Pro-life group rebukes Planned Parenthood for sending birth control to Haiti

1212010 Credit  Katie Orlinsky  Caritas 2010 2 Haitian earthquake victims receiving medical care. | Katie Orlinsky, Caritas.

Following the horrific earthquake in Haiti last week, the International Planned Parenthood Federation (IPPF) launched a campaign to provide what they call “emergency and basic health services” to victims in the country. But according to Douglas Scott, “Planned Parenthood looks at emergency birth control the same way most people view food, water and shelter.”

“Planned Parenthood will use any excuse to ask for money, even when doing so is ridiculous,” said Douglas R. Scott, president of Life Decisions International (LDI).“What the people of Haiti need is food, water, clothing, and shelter. They do not need anything that Planned Parenthood has to offer.”

According to the IPPF website, in addition to “essential basic and primary healthcare” they are also working to provide “specialist maternity and sexual and reproductive health services.” IPPF argued that an increased vulnerability of women to HIV infection and sexual exploitation often follows natural disasters and that “many women lose access to family planning services, exposing them to unwanted pregnancy, and, in cases of rape, access to emergency contraception and counseling.”

IPPF has also sent out thousands of letters asking for donations to rebuild its clinics in Haiti which were destroyed by the Jan. 12 earthquake.

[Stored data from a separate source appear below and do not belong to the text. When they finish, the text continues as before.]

**src/rtl/ahb_lite_decode_mux_if.sv**
```systemverilog
// AHB-Lite bus bundle between one master, the decode/mux block and the slave array.
// The "slave" modport is the interconnect's view; "master" is the surrounding
// environment (master plus slave array) that drives requests and slave responses.
interface ahb_lite_decode_mux_if #(
    parameter int unsigned NUM_SLAVES = 4,
    parameter int unsigned DATAWIDTH  = 32,
    parameter int unsigned ADDRWIDTH  = 32
);
    logic [ADDRWIDTH-1:0]            HADDR;
    logic [1:0]                      HTRANS;
    logic [NUM_SLAVES-1:0]           HSEL;
    logic [NUM_SLAVES*DATAWIDTH-1:0] HRDATA_S;
    logic [NUM_SLAVES-1:0]           HREADYOUT_S;
    logic [NUM_SLAVES-1:0]           HRESP_S;
    logic [DATAWIDTH-1:0]            HRDATA;
    logic                            HREADY;
    logic                            HRESP;

    modport slave (
        input  HADDR, HTRANS, HRDATA_S, HREADYOUT_S, HRESP_S,
        output HSEL, HRDATA, HREADY, HRESP
    );

    modport master (
        output HADDR, HTRANS, HRDATA_S, HREADYOUT_S, HRESP_S,
        input  HSEL, HRDATA, HREADY, HRESP
    );
endinterface

```
**src/rtl/ahb_lite_decode_mux.sv**
```systemverilog
// AHB-Lite single-master decoder and response mux with a built-in default slave.
// Unmapped active transfers get a two-cycle ERROR; such errors are counted
// in a saturating counter.
module ahb_lite_decode_mux #(
    parameter int unsigned NUM_SLAVES    = 4,
    parameter int unsigned DATAWIDTH     = 32,
    parameter int unsigned ADDRWIDTH     = 32,
    parameter int unsigned SEL_BITS      = 4,
    parameter int unsigned ERR_CNT_WIDTH = 8
) (
    input  logic                     HCLK,
    input  logic                     HRESET,
    ahb_lite_decode_mux_if.slave     bus,
    output logic [ERR_CNT_WIDTH-1:0] err_count
);

    typedef enum logic [1:0] {
        DS_OK   = 2'b00,
        DS_ERR1 = 2'b01,
        DS_ERR2 = 2'b10
    } ds_state_e;

    localparam logic [SEL_BITS:0] NUM_SLAVES_W = (SEL_BITS + 1)'(NUM_SLAVES);

    logic [SEL_BITS-1:0]      region;
    logic                     mapped;
    logic [NUM_SLAVES-1:0]    hsel;
    logic [DATAWIDTH-1:0]     hrdata;
    logic                     hready;
    logic                     hresp;
    logic                     active_unmapped;
    logic                     unused_bus_bits;

    ds_state_e                state_q, state_d;
    logic                     dsel_def_q, dsel_def_d;
    logic [SEL_BITS-1:0]      dsel_idx_q, dsel_idx_d;
    logic                     ds_ready_q, ds_ready_d;
    logic                     ds_resp_q, ds_resp_d;
    logic [ERR_CNT_WIDTH-1:0] err_q, err_d;

    assign region          = bus.HADDR[ADDRWIDTH-1 -: SEL_BITS];
    assign mapped          = ({1'b0, region} < NUM_SLAVES_W);
    assign unused_bus_bits = &{1'b0, bus.HADDR[ADDRWIDTH-SEL_BITS-1:0], bus.HTRANS[0]};

    // Address decode: one-hot select from the region field, independent of HTRANS.
    always_comb begin
        hsel = '0;
        for (int unsigned i = 0; i < NUM_SLAVES; i++) begin
            if (region == SEL_BITS'(i)) begin
                hsel[i] = 1'b1;
            end
        end
    end

    // Response mux: route the data-phase owner's response back to the master.
    always_comb begin
        hrdata = '0;
        hready = ds_ready_q;
        hresp  = ds_resp_q;
        if (!dsel_def_q) begin
            hready = 1'b1;
            hresp  = 1'b0;
            for (int unsigned i = 0; i < NUM_SLAVES; i++) begin
                if (dsel_idx_q == SEL_BITS'(i)) begin
                    hrdata = bus.HRDATA_S[i*DATAWIDTH +: DATAWIDTH];
                    hready = bus.HREADYOUT_S[i];
                    hresp  = bus.HRESP_S[i];
                end
            end
        end
    end

    // Next-state: data-phase owner, default-slave FSM, its registered outputs and the error count.
    always_comb begin
        active_unmapped = hready && bus.HTRANS[1] && !mapped;

        dsel_def_d = dsel_def_q;
        dsel_idx_d = dsel_idx_q;
        if (hready) begin
            dsel_def_d = !mapped;
            dsel_idx_d = region;
        end

        state_d = state_q;
        case (state_q)
            DS_OK:   state_d = active_unmapped ? DS_ERR1 : DS_OK;
            DS_ERR1: state_d = DS_ERR2;
            DS_ERR2: state_d = active_unmapped ? DS_ERR1 : DS_OK;
            default: state_d = DS_OK;
        endcase

        // ERR1 is never re-entered from itself, so landing there is always a new error.
        err_d = err_q;
        if (state_d == DS_ERR1 && err_q != '1) begin
            err_d = err_q + 1'b1;
        end

        ds_ready_d = 1'b1;
        ds_resp_d  = 1'b0;
        case (state_d)
            DS_ERR1: begin
                ds_ready_d = 1'b0;
                ds_resp_d  = 1'b1;
            end
            DS_ERR2: begin
                ds_ready_d = 1'b1;
                ds_resp_d  = 1'b1;
            end
            default: begin
                ds_ready_d = 1'b1;
                ds_resp_d  = 1'b0;
            end
        endcase
    end

    // State registers; reset drops any pending error response.
    always_ff @(posedge HCLK) begin
        if (HRESET) begin
            state_q    <= DS_OK;
            dsel_def_q <= 1'b1;
            dsel_idx_q <= '0;
            ds_ready_q <= 1'b1;
            ds_resp_q  <= 1'b0;
            err_q      <= '0;
        end else begin
            state_q    <= state_d;
            dsel_def_q <= dsel_def_d;
            dsel_idx_q <= dsel_idx_d;
            ds_ready_q <= ds_ready_d;
            ds_resp_q  <= ds_resp_d;
            err_q      <= err_d;
        end
    end

    assign bus.HSEL   = hsel;
    assign bus.HRDATA = hrdata;
    assign bus.HREADY = hready;
    assign bus.HRESP  = hresp;
    assign err_count  = err_q;

endmodule
```
**src/flat_wrapper.sv**
```systemverilog
// flat-port wrapper written by rule: the top's interface ports become plain ports
module ahb_lite_decode_mux_flat 
#(
    parameter int unsigned NUM_SLAVES    = 4,
    parameter int unsigned DATAWIDTH     = 32,
    parameter int unsigned ADDRWIDTH     = 32,
    parameter int unsigned SEL_BITS      = 4,
    parameter int unsigned ERR_CNT_WIDTH = 8
)
  (HCLK, HRESET, err_count, bus_HADDR, bus_HTRANS, bus_HRDATA_S, bus_HREADYOUT_S, bus_HRESP_S, bus_HSEL, bus_HRDATA, bus_HREADY, bus_HRESP);
  ahb_lite_decode_mux_if #(.NUM_SLAVES(NUM_SLAVES), .DATAWIDTH(DATAWIDTH), .ADDRWIDTH(ADDRWIDTH)) bus_i ();
  input  logic HCLK;
  input  logic HRESET;
  output logic [ERR_CNT_WIDTH-1:0] err_count;
  input wire logic [$bits(bus_i.HADDR)-1:0] bus_HADDR;
  input wire logic [$bits(bus_i.HTRANS)-1:0] bus_HTRANS;
  input wire logic [$bits(bus_i.HRDATA_S)-1:0] bus_HRDATA_S;
  input wire logic [$bits(bus_i.HREADYOUT_S)-1:0] bus_HREADYOUT_S;
  input wire logic [$bits(bus_i.HRESP_S)-1:0] bus_HRESP_S;
  output wire logic [$bits(bus_i.HSEL)-1:0] bus_HSEL;
  output wire logic [$bits(bus_i.HRDATA)-1:0] bus_HRDATA;
  output wire logic [$bits(bus_i.HREADY)-1:0] bus_HREADY;
  output wire logic [$bits(bus_i.HRESP)-1:0] bus_HRESP;
  assign bus_i.HADDR = bus_HADDR;
  assign bus_i.HTRANS = bus_HTRANS;
  assign bus_i.HRDATA_S = bus_HRDATA_S;
  assign bus_i.HREADYOUT_S = bus_HREADYOUT_S;
  assign bus_i.HRESP_S = bus_HRESP_S;
  assign bus_HSEL = bus_i.HSEL;
  assign bus_HRDATA = bus_i.HRDATA;
  assign bus_HREADY = bus_i.HREADY;
  assign bus_HRESP = bus_i.HRESP;
  ahb_lite_decode_mux #(.NUM_SLAVES(NUM_SLAVES), .DATAWIDTH(DATAWIDTH), .ADDRWIDTH(ADDRWIDTH), .SEL_BITS(SEL_BITS), .ERR_CNT_WIDTH(ERR_CNT_WIDTH)) u_core (.HCLK(HCLK), .HRESET(HRESET), .bus(bus_i), .err_count(err_count));
endmodule
```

But Scott countered, “Planned Parenthood's deadly network wants to provide 'sexual and reproductive health to people affected by the disaster. While there are many organizations offering essential healthcare to the people of Haiti, Planned Parenthood wants to be sure that this includes birth control and abortion.”

Scott also stated that “This is kind of self-serving opportunism is common for Planned Parenthood.”

According to Scott, after the fall of the Romanian dictator in 1989, Planned Parenthood donated $22,000 to the country to buy abortion equipment and coordinated an airlift of 40,000 condoms. Following the September 11 terrorist attacks in 2001, the organization offered a free week of “reproductive health care” which Scott claims U.S. taxpayers helped underwrite. After the devastation of Hurricane Katrina in 2005, Planned Parenthood allegedly raised money to provide “essential medication” and “bare necessities” which consisted of a few months supply of birth control pills and emergency birth control kits, says Scott.

“Planned Parenthood looks at emergency birth control the same way most people view food, water and shelter,” Scott remarked. “And why do I think that not one person left homeless by a disaster was concerned about birth control?”

“I hate to sound cynical, but I am … and my cynicism is based on experience,” the LDI president said.

“What better fund-raising tool is there than a photograph of desperate men, women and children who had been devastated by an earthquake? Planned Parenthood routinely uses natural disasters to raise money, but it addresses not one true need. When people are standing outside with a hand stretched out, they do not expect someone to put a condom or birth control pill in it. Planned Parenthood officials should be ashamed,” he added.

CNA attempted to contact IPPF's headquarters in London but did not receive a reply.